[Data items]
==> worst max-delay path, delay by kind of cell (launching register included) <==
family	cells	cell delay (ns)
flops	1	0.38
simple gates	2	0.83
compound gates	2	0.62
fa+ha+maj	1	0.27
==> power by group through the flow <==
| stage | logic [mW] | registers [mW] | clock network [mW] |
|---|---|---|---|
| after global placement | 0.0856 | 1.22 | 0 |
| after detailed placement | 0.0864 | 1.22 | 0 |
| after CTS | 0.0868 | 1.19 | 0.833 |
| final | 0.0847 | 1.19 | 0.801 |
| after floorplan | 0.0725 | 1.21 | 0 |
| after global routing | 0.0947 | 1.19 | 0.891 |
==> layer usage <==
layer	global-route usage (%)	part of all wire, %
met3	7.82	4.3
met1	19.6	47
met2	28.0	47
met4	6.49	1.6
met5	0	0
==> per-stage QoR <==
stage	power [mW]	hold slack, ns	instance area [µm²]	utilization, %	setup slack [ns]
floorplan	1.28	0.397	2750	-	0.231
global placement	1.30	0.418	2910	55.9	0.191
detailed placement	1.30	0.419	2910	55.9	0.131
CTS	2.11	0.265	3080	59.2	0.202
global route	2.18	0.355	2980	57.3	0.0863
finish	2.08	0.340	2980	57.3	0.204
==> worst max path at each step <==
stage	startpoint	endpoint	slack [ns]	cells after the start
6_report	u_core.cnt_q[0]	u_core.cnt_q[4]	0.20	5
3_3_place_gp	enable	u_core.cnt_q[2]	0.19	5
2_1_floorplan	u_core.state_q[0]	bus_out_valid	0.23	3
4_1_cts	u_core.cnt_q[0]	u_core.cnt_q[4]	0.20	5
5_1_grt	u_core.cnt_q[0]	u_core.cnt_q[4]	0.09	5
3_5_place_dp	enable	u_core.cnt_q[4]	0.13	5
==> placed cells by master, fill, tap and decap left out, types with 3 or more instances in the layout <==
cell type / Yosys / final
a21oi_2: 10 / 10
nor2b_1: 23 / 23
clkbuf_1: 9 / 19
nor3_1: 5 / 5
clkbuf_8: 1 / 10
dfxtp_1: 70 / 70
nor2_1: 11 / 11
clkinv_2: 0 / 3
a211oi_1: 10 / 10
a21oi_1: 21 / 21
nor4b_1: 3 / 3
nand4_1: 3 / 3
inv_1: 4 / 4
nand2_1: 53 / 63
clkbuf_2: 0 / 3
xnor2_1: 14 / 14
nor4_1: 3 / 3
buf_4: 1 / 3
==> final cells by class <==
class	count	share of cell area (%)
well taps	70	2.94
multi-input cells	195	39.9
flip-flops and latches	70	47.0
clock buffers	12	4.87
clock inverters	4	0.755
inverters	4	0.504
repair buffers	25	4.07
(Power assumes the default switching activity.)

> _INSTRUCTIONS FOR THE TASK_
Your task is to count the lines of the records that contain "after". Answer with only that number.

> _COMPLETED EXERCISE_
6